I was diagnosed with Medically Induced Lupus but I don’t take any meds

UGH! Mayo wont take me without a "real PCP" AND an diagnosis. That baffled me. The reason I wanted to go to Mayo is because I cant seem to find a doctor familiar enough with what's going on with me to commit and verify a diagnosis and treatment plan. My Allergist is awesome and would give me the Rheumatologist referral but something on paper has to support the referral. I asked the him to run a Myositis panel including the specific anti-bodies for IMNM but he ran a basic panel which did not include the specific HMGCR antibody test so my panel was negative. I think the HMGCR is a send out. I also asked him to run a CK as that measures muscle damage and supports Rhabdomyolysis but the tech ordered a CK-MB which is specific to cardiac muscle damage and would not be elevated in Rhabdo. The CK peaks in about 24 hours and starts to decrease after that. By the time I figured out they ran the wrong test my levels were going down again.
So I gave up for now. I'm just taking prednisone to help control it and riding out the 3 month recovery period and hoping there are no more flare ups. Hurry up and wait UGH!

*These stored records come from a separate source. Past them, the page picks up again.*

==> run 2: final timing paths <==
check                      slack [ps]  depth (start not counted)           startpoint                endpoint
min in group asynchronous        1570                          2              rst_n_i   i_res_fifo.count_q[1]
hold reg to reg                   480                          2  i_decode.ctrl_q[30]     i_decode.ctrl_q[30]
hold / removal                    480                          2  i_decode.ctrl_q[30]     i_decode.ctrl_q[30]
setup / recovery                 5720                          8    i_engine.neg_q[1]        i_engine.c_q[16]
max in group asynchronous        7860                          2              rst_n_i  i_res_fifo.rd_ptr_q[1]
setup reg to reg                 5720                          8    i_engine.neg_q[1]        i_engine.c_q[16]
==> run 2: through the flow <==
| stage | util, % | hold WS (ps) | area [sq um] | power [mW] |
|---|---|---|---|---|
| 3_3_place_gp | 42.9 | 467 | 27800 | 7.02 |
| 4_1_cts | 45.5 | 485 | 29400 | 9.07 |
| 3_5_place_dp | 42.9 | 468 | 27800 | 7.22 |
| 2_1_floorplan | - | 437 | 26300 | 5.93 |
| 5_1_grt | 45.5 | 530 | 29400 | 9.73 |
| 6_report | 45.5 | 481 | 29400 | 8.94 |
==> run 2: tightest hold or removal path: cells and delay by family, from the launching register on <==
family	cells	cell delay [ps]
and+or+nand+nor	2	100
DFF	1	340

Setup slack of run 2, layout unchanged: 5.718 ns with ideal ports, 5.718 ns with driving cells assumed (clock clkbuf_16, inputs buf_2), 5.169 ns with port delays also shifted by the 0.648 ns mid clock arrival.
Background: an optimization exercise with open tools, aiming at small area, a short achievable clock period and few clock cycles per item. Do not read the settings as production practice. The RTL was checked by simulation tests, not by an equivalence proof against the original design.

### flow/config.mk
export PLATFORM = sky130hd
export DESIGN_NAME = cordic_top
export DESIGN_NICKNAME = cordic_top
export VERILOG_FILES = /design/flow/design.v
export SDC_FILE = /design/flow/constraint.sdc
export NUM_CORES = 4
export LEC_CHECK = 0
export CAP_MARGIN = 20
export CORE_MARGIN = 2
export CORE_UTILIZATION = 40
export SLEW_MARGIN = 20
### flow/run.sh
#!/bin/bash
# synth_recipe.tcl (not shown) runs the flow's synth.tcl, then flattens the netlist and writes it again
# the make line also repeats each setting of config.mk as NAME=value (left out here)
make -C /OpenROAD-flow-scripts/flow DESIGN_CONFIG=/design/flow/config.mk WORK_HOME=/design/flow/orfs CLKGATE_MAP_FILE= SYNTH_SCRIPT=/design/flow/synth_recipe.tcl finish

I got Covid in Feb 2020 so I've been dealing with all this for 2 1/2 years. Up until recently "Long Covid" was not a ICD diagnosis. My PCP was a condescending jerk about Long Covid. I had to stop relating anything to Covid with my provider. Focus on diagnosing the condition not the cause. When he sent me to the Allergist I used the same approach. These are my symptoms. I've had multiple other problems post covid. I seem to get a new symptom every 3-4 months. Tachycardia and Cardiac Arrhythmias, horrible GI issues for a while there, I rejected 2 permanent dental implants that had been stable for years, weakness, numbness and tingling in my extremities. I didnt lost my taste or smell, I constantly smelled bon fires then burning oil. There's more. Most resolved themselves but required medications to reduce symptoms. I was taking 15+ pills a day for a while. Now I'm down to 3. So yes separate medical conditions but I doubt I would have had any of them if I did not have covid. I've always been a healthy active person. It's possible the statin reaction may not have been as severe without the covid history.
IDK if its a weakened immune system from Covid but I do know there is a large incidence of auto-immune skin disorders diagnosed in Long Haulers. When I looked back at my past medical history I realized I had hives a lot as a child, pityriasis rosea as a teen, seborrheic dermatitis since I was 18 and a few other odd skin related diagnoses as an adult. Most likely I had an underlying auto-immune skin disorder that triggered mast cell issues post covid. Not true MCAS but Mast Cell related.

Thank you so much for sharing this information. I am having some anxiety around what this could mean for my health long-term. The most concerning, is that little is known, and there are still a large number of professionals that don’t even acknowledge post Covid syndrome. Good luck to you.